$ cat src/rtl/pipeline_mem_stage_pkg.sv
// Shared encodings for the MEM-stage load/store unit: access sizes and
// the request/acknowledge sequencer states.
package pipeline_mem_stage_pkg;

  typedef enum logic [1:0] {
    SZ_BYTE = 2'b00,
    SZ_HALF = 2'b01,
    SZ_WORD = 2'b10,
    SZ_FULL = 2'b11
  } memSizeE;

  typedef enum logic [1:0] {
    ST_IDLE = 2'b00,
    ST_BUSY = 2'b01,
    ST_DONE = 2'b10
  } memStateE;

endpackage

$ cat src/rtl/pipeline_mem_stage_lane_format.sv
// Big-endian byte-lane formatting: byte enables, store data replication and
// load data extraction with sign/zero extension. Lane 0 is the MSB byte.
module mem_lane_format
  import pipeline_mem_stage_pkg::*;
#(
  parameter int DATA_W = 32,
  localparam int NBYTES = DATA_W / 8,
  localparam int LANE_W = $clog2(NBYTES)
) (
  input  logic [LANE_W-1:0] addrLow,
  input  logic [1:0]        size,
  input  logic              sign,
  input  logic [DATA_W-1:0] storeData,
  input  logic [DATA_W-1:0] readData,
  output logic [NBYTES-1:0] byteEn,
  output logic [DATA_W-1:0] laneData,
  output logic [DATA_W-1:0] loadData
);

  localparam int SH_W = LANE_W + 4;

  logic [LANE_W:0]   numBytes;
  logic [LANE_W:0]   endLane;
  logic [SH_W-1:0]   shAmt;
  logic [DATA_W-1:0] shifted;
  logic [DATA_W-1:0] mask;
  logic              signBit;

  always_comb begin
    numBytes = '0;
    laneData = '0;
    mask     = '0;
    case (memSizeE'(size))
      SZ_BYTE: begin
        numBytes = (LANE_W+1)'(1);
        laneData = {NBYTES{storeData[7:0]}};
        mask     = DATA_W'(8'hFF);
      end
      SZ_HALF: begin
        numBytes = (LANE_W+1)'(2);
        laneData = {(NBYTES/2){storeData[15:0]}};
        mask     = DATA_W'(16'hFFFF);
      end
      SZ_WORD: begin
        numBytes = (LANE_W+1)'(4);
        laneData = {(NBYTES/4){storeData[31:0]}};
        mask     = DATA_W'(32'hFFFF_FFFF);
      end
      default: begin
        numBytes = (LANE_W+1)'(NBYTES);
        laneData = storeData;
        mask     = '1;
      end
    endcase
  end

  // The accessed lanes end at byte endLane; shifting by the bytes below it
  // right-aligns the field.
  assign endLane = {1'b0, addrLow} + numBytes;
  assign shAmt   = SH_W'(DATA_W) - {endLane, 3'b000};
  assign shifted = readData >> shAmt;

  always_comb begin
    byteEn = '0;
    for (int i = 0; i < NBYTES; i++) begin
      byteEn[i] = ((LANE_W+1)'(NBYTES-1-i) >= {1'b0, addrLow}) &&
                  ((LANE_W+1)'(NBYTES-1-i) < endLane);
    end
  end

  always_comb begin
    signBit = 1'b0;
    case (memSizeE'(size))
      SZ_BYTE: signBit = sign & shifted[7];
      SZ_HALF: signBit = sign & shifted[15];
      SZ_WORD: signBit = sign & shifted[31];
      default: signBit = 1'b0;
    endcase
    loadData = (shifted & mask) | (signBit ? ~mask : '0);
  end

endmodule

$ cat src/rtl/pipeline_mem_stage.sv
// MEM-stage load/store unit with a request/acknowledge memory port,
// wait-state tolerant stalling, misalignment detection and bus timeout.
module pipeline_mem_stage
  import pipeline_mem_stage_pkg::*;
#(
  parameter int DATA_W      = 32,
  parameter int ADDR_W      = 32,
  parameter int TIMEOUT_CYC = 15,
  localparam int NBYTES     = DATA_W / 8
) (
  input  logic              clk,
  input  logic              reset,
  input  logic              in_valid,
  input  logic              in_rd,
  input  logic              in_wr,
  input  logic [ADDR_W-1:0] in_addr,
  input  logic [DATA_W-1:0] in_wdata,
  input  logic [1:0]        in_size,
  input  logic              in_sign,
  input  logic [4:0]        in_rw,
  output logic              mem_req,
  output logic              mem_we,
  output logic [ADDR_W-1:0] mem_addr,
  output logic [NBYTES-1:0] mem_be,
  output logic [DATA_W-1:0] mem_wdata,
  input  logic              mem_ack,
  input  logic [DATA_W-1:0] mem_rdata,
  output logic              stall,
  output logic              out_valid,
  output logic [DATA_W-1:0] out_data,
  output logic [4:0]        out_rw,
  output logic              misalign_exc,
  output logic              bus_err
);

  localparam int LANE_W = $clog2(NBYTES);
  localparam int CNT_W  = $clog2(TIMEOUT_CYC + 1);

  memStateE          state, nextState;
  logic [ADDR_W-1:0] addrQ;
  logic [1:0]        sizeQ;
  logic              signQ;
  logic [DATA_W-1:0] wdataQ;
  logic [4:0]        rwQ;
  logic              weQ;
  logic [CNT_W-1:0]  cnt;

  logic              outValidQ;
  logic [DATA_W-1:0] outDataQ;
  logic [4:0]        outRwQ;
  logic              misQ;
  logic              busErrQ;

  logic              memOp;
  logic              misaligned;
  logic              timeoutHit;
  logic              stallComb;
  logic              busy;
  logic [NBYTES-1:0] fmtBe;
  logic [DATA_W-1:0] fmtWdata;
  logic [DATA_W-1:0] fmtLoad;

  assign memOp      = in_valid & (in_rd | in_wr);
  assign timeoutHit = (cnt == CNT_W'(TIMEOUT_CYC - 1));
  assign busy       = (state == ST_BUSY);

  always_comb begin
    misaligned = 1'b0;
    case (memSizeE'(in_size))
      SZ_HALF: misaligned = in_addr[0];
      SZ_WORD: misaligned = |in_addr[1:0];
      SZ_FULL: misaligned = |in_addr[LANE_W-1:0];
      default: misaligned = 1'b0;
    endcase
  end

  mem_lane_format #(
    .DATA_W(DATA_W)
  ) uFormat (
    .addrLow  (addrQ[LANE_W-1:0]),
    .size     (sizeQ),
    .sign     (signQ),
    .storeData(wdataQ),
    .readData (mem_rdata),
    .byteEn   (fmtBe),
    .laneData (fmtWdata),
    .loadData (fmtLoad)
  );

  always_comb begin
    nextState = state;
    stallComb = 1'b0;
    case (state)
      ST_IDLE: begin
        if (memOp && !misaligned) begin
          stallComb = 1'b1;
          nextState = ST_BUSY;
        end
      end
      ST_BUSY: begin
        stallComb = 1'b1;
        if (mem_ack || timeoutHit) begin
          nextState = ST_DONE;
        end
      end
      ST_DONE: nextState = ST_IDLE;
      default: nextState = ST_IDLE;
    endcase
  end

  // Result registers are one-cycle pulses except out_data/out_rw, which hold.
  always_ff @(posedge clk or posedge reset) begin
    if (reset) begin
      state     <= ST_IDLE;
      addrQ     <= '0;
      sizeQ     <= '0;
      signQ     <= 1'b0;
      wdataQ    <= '0;
      rwQ       <= '0;
      weQ       <= 1'b0;
      cnt       <= '0;
      outValidQ <= 1'b0;
      outDataQ  <= '0;
      outRwQ    <= '0;
      misQ      <= 1'b0;
      busErrQ   <= 1'b0;
    end else begin
      state     <= nextState;
      outValidQ <= 1'b0;
      misQ      <= 1'b0;
      busErrQ   <= 1'b0;
      case (state)
        ST_IDLE: begin
          cnt <= '0;
          if (memOp && !misaligned) begin
            addrQ  <= in_addr;
            sizeQ  <= in_size;
            signQ  <= in_sign;
            wdataQ <= in_wdata;
            rwQ    <= in_rw;
            weQ    <= in_wr;
          end else if (memOp) begin
            misQ <= 1'b1;
          end else if (in_valid) begin
            outValidQ <= 1'b1;
            outDataQ  <= DATA_W'(in_addr);
            outRwQ    <= in_rw;
          end
        end
        ST_BUSY: begin
          if (mem_ack) begin
            outValidQ <= 1'b1;
            outDataQ  <= weQ ? '0 : fmtLoad;
            outRwQ    <= rwQ;
            cnt       <= '0;
          end else if (timeoutHit) begin
            busErrQ  <= 1'b1;
            outDataQ <= '0;
            outRwQ   <= rwQ;
            cnt      <= '0;
          end else begin
            cnt <= cnt + CNT_W'(1);
          end
        end
        default: cnt <= '0;
      endcase
    end
  end

  // Stall is masked by reset so an in-flight access is released immediately.
  assign stall        = stallComb & ~reset;
  assign mem_req      = busy;
  assign mem_we       = busy & weQ;
  assign mem_addr     = busy ? {addrQ[ADDR_W-1:LANE_W], {LANE_W{1'b0}}} : '0;
  assign mem_be       = busy ? fmtBe : '0;
  assign mem_wdata    = busy ? fmtWdata : '0;
  assign out_valid    = outValidQ;
  assign out_data     = outDataQ;
  assign out_rw       = outRwQ;
  assign misalign_exc = misQ;
  assign bus_err      = busErrQ;

endmodule
$ cat config.mk
export PLATFORM = sky130hd
export DESIGN_NAME = pipeline_mem_stage
export DESIGN_NICKNAME = d
export VERILOG_FILES = /design/src/rtl/pipeline_mem_stage_pkg.sv /design/src/rtl/pipeline_mem_stage_lane_format.sv /design/src/rtl/pipeline_mem_stage.sv
export SDC_FILE = /design/constraint.sdc
export NUM_CORES = 1
export LEC_CHECK = 0
export BUFFER_PORTS_ARGS = -buffer_cell sky130_fd_sc_hd__buf_2
export CAP_MARGIN = 20
export CORE_MARGIN = 2
export CORE_UTILIZATION = 53
export CTS_BUF_LIST = sky130_fd_sc_hd__clkbuf_8
export DETAILED_ROUTE_END_ITERATION = 8
export PLACE_DENSITY = 0.9
export REMOVE_ABC_BUFFERS = 1
export SYNTH_ARGS = -nofsm -noshare
export SYNTH_HDL_FRONTEND = slang
export SYNTH_HIERARCHICAL = 1
export SYNTH_SLANG_ARGS = --single-unit
$ cat constraint.sdc
create_clock -name clk -period 3.9 [get_ports clk]
set_clock_uncertainty 0.1 [all_clocks]
set_input_delay 0.39 -clock clk [delete_from_list [all_inputs] [get_ports clk]]
set_output_delay 0.39 -clock clk [all_outputs]
set_load 0.005 [all_outputs]
* After elaboration in Yosys (flattened, before gate mapping)
Index checks and enable logic that the tools add are counted.
** Storage, ports and cells
- Bits in registers :: 119
- Output and inout bits :: 111
- Word-level logic and storage cells :: 103
** Operators by class
- Add/sub/neg operators :: 3
- Order comparisons :: 7
- Eq/ne operators :: 13
- Shift operators :: 1
- Muxes and demuxes :: 41
- Bitwise logic cells :: 11
- Reduce and logical (&&, ||, !) cells :: 14
** Operators with widths (number)
- 32-bit 2-to-1 mux :: 9
- 32-bit one-hot mux with 2 select lines :: 3
- 32-bit bitwise AND :: 1
- 32-bit NOT :: 1
- 32-bit bitwise OR :: 1
- 32-bit by 6-bit >> shifter with 32-bit output :: 1
- 5-bit 2-to-1 mux :: 5
- 4-bit 2-to-1 mux :: 4
- 1-bit 2-to-1 mux :: 11
- 5-bit one-hot mux with 2 select lines :: 1
- 2-bit inequality test (second input constant) :: 4
- 1-bit bitwise AND :: 6
- 2-bit by 1-bit equality test with 1-bit output (second input constant) :: 3
- 2-bit equality test (second input constant) :: 3
- 1-bit by 3-bit less-than comparator with 1-bit output (first input constant) :: 2
- 2-bit by 3-bit less-than comparator with 1-bit output (first input constant) :: 2
- 1-bit one-hot mux with 2 select lines :: 3
- 3-bit one-hot mux with 2 select lines :: 1
- 6-bit subtractor (first input constant) :: 1
- 5-bit AND reduction :: 1
- 4-bit by 1-bit adder with 4-bit output (second input constant) :: 1
- 4-bit equality test (second input constant) :: 1
- 1-bit by 2-bit >= comparator with 1-bit output (first input constant) :: 2
- 1-bit logical AND :: 4
- other kinds (15) :: 19

* Depth between registers and ports, before layout
Gate-level depths: netlist of the first run.
- Depth in word-level cells :: 12
- Mapped depth :: 13
- Gate-level depth less buffers :: 11

* By module
Netlist of the first run, hierarchy kept.
** Modules (own cells, without submodules)
- pipeline_mem_stage :: instances 1, cells each 397, area each 5345.1 um^2, sequential area each 2977.9 um^2
- mem_lane_format :: instances 1, cells each 191, area each 1376.3 um^2, sequential area each 0.0 um^2

* Worst setup path after synthesis of the first run
Ideal clock, no wire load.
- Kind :: register to register
- From :: register sizeQ[0]
- To :: register outDataQ[2], in the netlist out_data[2]
- Library setup time :: 0.125 ns
- Data arrival time :: 2.756 ns
- Path slack :: 0.920 ns
- Cell stages (with the launch flop) :: 12
- Clock period less this slack :: 2.980 ns
- Path through :: dfrtp_1 -> inv_1 -> ha_1 -> ha_1 -> ha_1 -> buf_4 -> buf_2 -> clkbuf_1 -> mux4_2 -> nor2b_1 -> a22o_1 -> mux2_2
** Between the ends
- Cells in the longest elaborated chain, start to end :: 12
- Elaborated cells on any way between the ends :: 17
- Those cells by class :: add/sub: 2; eq/ne: 2; shift: 1; mux: 6; bitwise: 5; reduce/logical: 1
** Ends and longest elaborated chain
- from (decl) :: line pipeline_mem_stage.sv:41 : logic [1:0] sizeQ;
- from (signal assigned) :: line pipeline_mem_stage.sv:137 : sizeQ <= in_size;
- 2-bit by 1-bit equality test with 1-bit output or 2-bit logical NOT (tied branches) :: line pipeline_mem_stage_lane_format.sv:33, pipeline_mem_stage_lane_format.sv:73
- 3-bit one-hot mux with 2 select lines :: line pipeline_mem_stage_lane_format.sv:33 : case (memSizeE'(size))
- 2-bit by 3-bit adder with 3-bit output :: line pipeline_mem_stage_lane_format.sv:59 : assign endLane = {1'b0, addrLow} + numBytes;
- 6-bit subtractor :: line pipeline_mem_stage_lane_format.sv:60 : assign shAmt = SH_W'(DATA_W) - {endLane, 3'b000};
- 32-bit by 6-bit >> shifter with 32-bit output :: line pipeline_mem_stage_lane_format.sv:61 : assign shifted = readData >> shAmt;
- 1-bit bitwise AND (on tied branches) :: line pipeline_mem_stage_lane_format.sv:76, pipeline_mem_stage_lane_format.sv:74, pipeline_mem_stage_lane_format.sv:75
- 1-bit one-hot mux with 3 select lines :: line pipeline_mem_stage_lane_format.sv:73 : case (memSizeE'(size))
- 32-bit 2-to-1 mux :: line pipeline_mem_stage_lane_format.sv:79 : loadData = (shifted & mask) | (signBit ? ~mask : '0);
- 32-bit bitwise OR * :: line pipeline_mem_stage_lane_format.sv:79
- named net fmtLoad[2] :: line pipeline_mem_stage.sv:61 : logic [DATA_W-1:0] fmtLoad;
- 32-bit 2-to-1 mux * :: line pipeline_mem_stage.sv:153 : outDataQ <= weQ ? '0 : fmtLoad;
- 32-bit 2-to-1 mux * :: line pipeline_mem_stage.sv:151 : if (mem_ack) begin
- 32-bit one-hot mux with 2 select lines * :: line pipeline_mem_stage.sv:132 : case (state)
- to (signal assigned) :: line pipeline_mem_stage.sv:146 : outDataQ <= DATA_W'(in_addr);
- to (signal assigned) :: line pipeline_mem_stage.sv:153
- to (decl) :: line pipeline_mem_stage.sv:49 : logic [DATA_W-1:0] outDataQ;
Mark *: on every way through the listed nets, which the timed path passes. The rest lies on a longest branch.
A chain may end at the register's enable or synchronous reset.

* Worst setup path after layout of the first run
- From :: register sizeQ[0]
- To :: register outDataQ[18], in the netlist out_data[18]
Same word-level chain as after synthesis.

==> flow_metrics.tcl, run 1 <==
set metrics [dict create \
    areaGrowthSynthToFinish_pct 22.84 \
    synth_cells 588 \
    path_buf_inv 1 \
    r2r_slack_ns 0.57 \
    numCtsBuffers 17 \
    cap_violations 0 \
    hp-class "in -> reg" \
    cts_sinks 119 \
    grt_overflow 0 \
    yosysSeqAreaShare 0.4430 \
    synth-seq-cells 119 \
    worstSetupEndpointType "flop" \
    cp_common_cell "ha_1" \
    drive_above_1_share 0.5025 \
    period_share 0.8527 \
    ant_nets 0 \
    synth_mux_area_frac 0.2565 \
    design_area_um2 8257 \
    wl_per_cell_um 17.55 \
    synth_top_family_by_area "multiplexers" \
    drt_iter0_markers 303 \
    synth_flop_cell "dfrtp_1" \
    worstSetupPathType "reg -> reg" \
    r2r_cells 11 \
    r2r_end "out_data[18]$_DFFE_PP0P_" \
    yosys.area_share.xor_xnor 0.007818 \
    grt_pass1_wl_mm 26.01 \
    htreeDepth 4 \
    outcome "finished clean" \
    die_w_um 116.6 \
    r2r_start "sizeQ[0]$_DFFE_PP0P_" \
    die-area_um2 13600 \
    drtPass1Iterations 5 \
    synth_edf_count 0 \
    cts_tree "done" \
    vias 5349 \
    start_kind "flop" \
    cts-root-buf "clkbuf_8" \
    grt_pass1_vias 5076 \
    max_stage_delay_ns 0.46 \
    synth_top_area_cell "dfrtp_1" \
    cts_max_path_buffers 2 \
    drv_slew 0 \
    fp.dieH_um 116.6 \
    initial_utilization 0.5370 \
    leakage_nw 4.116 \
    dp_slack_ns 0.6067 \
    ys_types 46 \
    synth.area.top_cells "dfrtp_1 44%, mux2_2 21%, and2_1 6.4%" \
    netlist_area_um2 6721 \
    setup_tns_ns 0 \
    ys.warnings.count 6 \
    finalSetupViolations 0 \
    drc 0 \
    crit_chain "inv_1, ha_1, ha_1, ha_1, or2_2, xor2_1, o311ai_0, nand3_2, o21ai_0, a22o_1, mux2_2" \
    async_reset_ff_frac 1.000 \
    fill_cells 1030 \
    synth_compound_area_frac 0.09996 \
    tightest_slew_ns 0.8253 \
    fin_nets 908 \
    setup.worst_path.start "sizeQ[0]$_DFFE_PP0P_" \
    dp_hpwl_mm 12.23 \
    slew_headroom 0.4492 \
    cp.depth 11 \
    path_clk_slew_ns 0.06 \
    timing.final.ws_setup_ns 0.5743 \
    place.gp.congestion 0.8226 \
    synthAdderAreaFrac 0.01862 \
    boundaryPins 221 \
    rows 41 \
    synth_top_area_frac 0.4430 \
    slowest_stage "o311ai_0" \
    vdd_ir_drop_max_uv 459.2 \
    grt_max_degree 51 \
    avgSynthCellArea_um2 11.43 \
    p_total_mw 5.802 \
    viasPerCell 5.486 \
    cpLargestDelayFamily "compound AO/OA/AOI/OAI gates" \
    rsz0062_at_grt "false" \
    cp_max_fo 16 \
    yosys.area_share.simple 0.1257 \
    numPortBuffers 218 \
    required_ns 4.17 \
    routed_wl_mm 17.12 \
    max_freq_mhz 300.7 \
    antenna_found_initial 3 \
    p_per_area_nw_per_um2 702.8 \
    clk_latency_ns 0.42 \
    track_usage 0.2526 \
    fin_crit_ns 3.326 \
    core-area_um2 12520 \
    hold_violations 0 \
    postCtsSetupBuffers 0 \
    place_area_um2 7881 \
    cp.arrival_ns 3.59 \
    crit_end "out_data[18]$_DFFE_PP0P_" \
]
-- cell families (layout without fill, tap and decap cells) --
kind of cell	after synthesis	in the layout
and+or+nand+nor	153	153
muxes	148	148
DFF	119	119
AOI/OAI and AO/OA	89	89
buffers and inverters	62	271
adders and majority gates	10	10
xor gates and xnor gates	6	6
other	1	7
-- stage by stage --
stage	hold WS [ns]	util	cells
after floorplan	0.3536	-	536
after global placement	0.3786	0.6296	940
after detailed placement	0.3845	0.6296	940
after CTS	0.04885	0.6586	970
after global routing	0.06409	0.6590	972
final	0.08657	0.6596	975
-- layout make-up --
class                           instances  area [µm²]  share of cell area
Sequential cell                       119        2978              0.3607
Multi-Input combinational cell        408        3443              0.4170
Tap cell                              172       215.2             0.02606
Timing Repair Buffer                  233        1219              0.1476
Clock inverter                          5       22.52            0.002728
Antenna cell                            5       12.51            0.001515
Clock buffer                           24       330.3             0.04001
Inverter                                9       36.28            0.004395
-- worst min-delay path by stage --
| stage | start | to | slack, ns | cells after the start |
|---|---|---|---|---|
| CTS | mem_ack | bus_err$_DFF_PP0_ | 0.05 | 2 |
| global placement | addrQ[7]$_DFFE_PP0P_ | addrQ[7]$_DFFE_PP0P_ | 0.38 | 1 |
| floorplan | cnt[0]$_DFF_PP0_ | cnt[0]$_DFF_PP0_ | 0.35 | 1 |
| global route | mem_ack | bus_err$_DFF_PP0_ | 0.06 | 2 |
| detailed placement | addrQ[14]$_DFFE_PP0P_ | addrQ[14]$_DFFE_PP0P_ | 0.38 | 1 |
| finish | mem_ack | bus_err$_DFF_PP0_ | 0.09 | 2 |
-- placed cells by master, fill, tap and decap left out, drive strengths merged, types with 4 or more instances in the layout --
cell type | netlist | final
a22o | 40 | 40
mux4 | 7 | 7
dfrtp | 119 | 119
mux2 | 124 | 124
a31oi | 7 | 7
a21oi | 6 | 6
nand2 | 36 | 36
buf | 33 | 232
nand3 | 4 | 4
diode | 0 | 5
nor2 | 17 | 17
and2 | 69 | 69
o21ai | 19 | 19
mux2i | 17 | 17
nor2b | 7 | 7
a22oi | 9 | 9
ha | 10 | 10
inv | 9 | 11
clkbuf | 20 | 24
-- cells in the mapped netlist (2+ instances only) --
master,count
xnor2_1,3
ha_1,10
inv_1,9
buf_4,11
a22oi_1,8
clkbuf_1,20
nor3b_1,3
a211oi_1,2
nor2b_1,7
buf_2,14
nand3_1,3
a22o_1,40
mux2i_1,17
dfrtp_1,119
nor3_1,3
nand2_1,36
a21oi_1,6
xor2_1,3
nor2_1,17
or3_1,2
or2_2,3
mux2_2,124
mux4_2,7
a31oi_1,7
buf_6,4
nor4bb_1,2
o21ai_1,4
buf_1,4
and2_1,69
o21ai_0,15
-- power breakdown --
group / switching [mW] / total (mW) / leakage (nW) / internal, mW
Combinational: 1.38 / 2.80 / 2.49 / 1.42
Clock: 0.446 / 0.986 / 0.195 / 0.540
Sequential: 0.289 / 2.02 / 1.43 / 1.73
-- timing repair --
| item | in CTS | in global routing |
|---|---|---|
| hold buffers | 1 | 0 |
| resized for setup | 0 | 0 |
| endpoints found under the hold margin | 47 | 0 |
-- per-layer routing --
metal / share of wire / GRT usage / vias to the layer above
li1: - / - / 2484
met1: 0.41 / 0.3261 / 2631
met2: 0.50 / 0.4043 / 203
met3: 0.066 / 0.06642 / 31
met4: 0.024 / 0.1098 / 0
met5: 0 / 0 / -
-- registers in the layout, summed over array words and instances, names as in the netlist --
register	cells
addrQ	32
bus_err	1
cnt	4
misalign_exc	1
out_data	32
out_rw	5
out_valid	1
rwQ	5
signQ	1
sizeQ	2
state	2
wdataQ	32
weQ	1
Power figures use the tool's default switching activity.
==> run 2: changes to the inputs <==
--- a/config.mk
+++ b/config.mk
@@ -5,10 +5,11 @@
 export SDC_FILE = /design/constraint.sdc
 export NUM_CORES = 1
 export LEC_CHECK = 0
+export ABC_AREA = 1
 export BUFFER_PORTS_ARGS = -buffer_cell sky130_fd_sc_hd__buf_2
 export CAP_MARGIN = 20
 export CORE_MARGIN = 2
-export CORE_UTILIZATION = 53
+export CORE_UTILIZATION = 54
 export CTS_BUF_LIST = sky130_fd_sc_hd__clkbuf_8
 export DETAILED_ROUTE_END_ITERATION = 8
 export PLACE_DENSITY = 0.9
==> constraint.sdc (replaced) <==
create_clock -name clk -period 3.9 [get_ports clk]
set_clock_uncertainty 0.1 [all_clocks]
set_input_delay 0.78 -clock clk [delete_from_list [all_inputs] [get_ports clk]]
set_output_delay 0.78 -clock clk [all_outputs]
set_load 0.005 [all_outputs]
==> run 2 against run 1 <==
Worst setup slack worse by 0.25 ns. Maximum frequency fell by 7.1%. Via count rose by 40%. First-iteration DRC count grew 96%. Worst hold slack gained 0.28 ns. Register-to-register slack lost 0.02 ns. Wire length grew 22%. Die area rose by 4.9%. Non-clock buffer count decreased by 3. Critical path depth fell by 1. Cell area up 4.2%. Synthesized area grew 7.1%. Largest cell class unchanged. Largest power group unchanged.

▶ [Task to complete] Copy each line in the entries above where the word "comparator" shows up.

▶ [Reply]
- 1-bit by 3-bit less-than comparator with 1-bit output (first input constant) :: 2
- 2-bit by 3-bit less-than comparator with 1-bit output (first input constant) :: 2
- 1-bit by 2-bit >= comparator with 1-bit output (first input constant) :: 2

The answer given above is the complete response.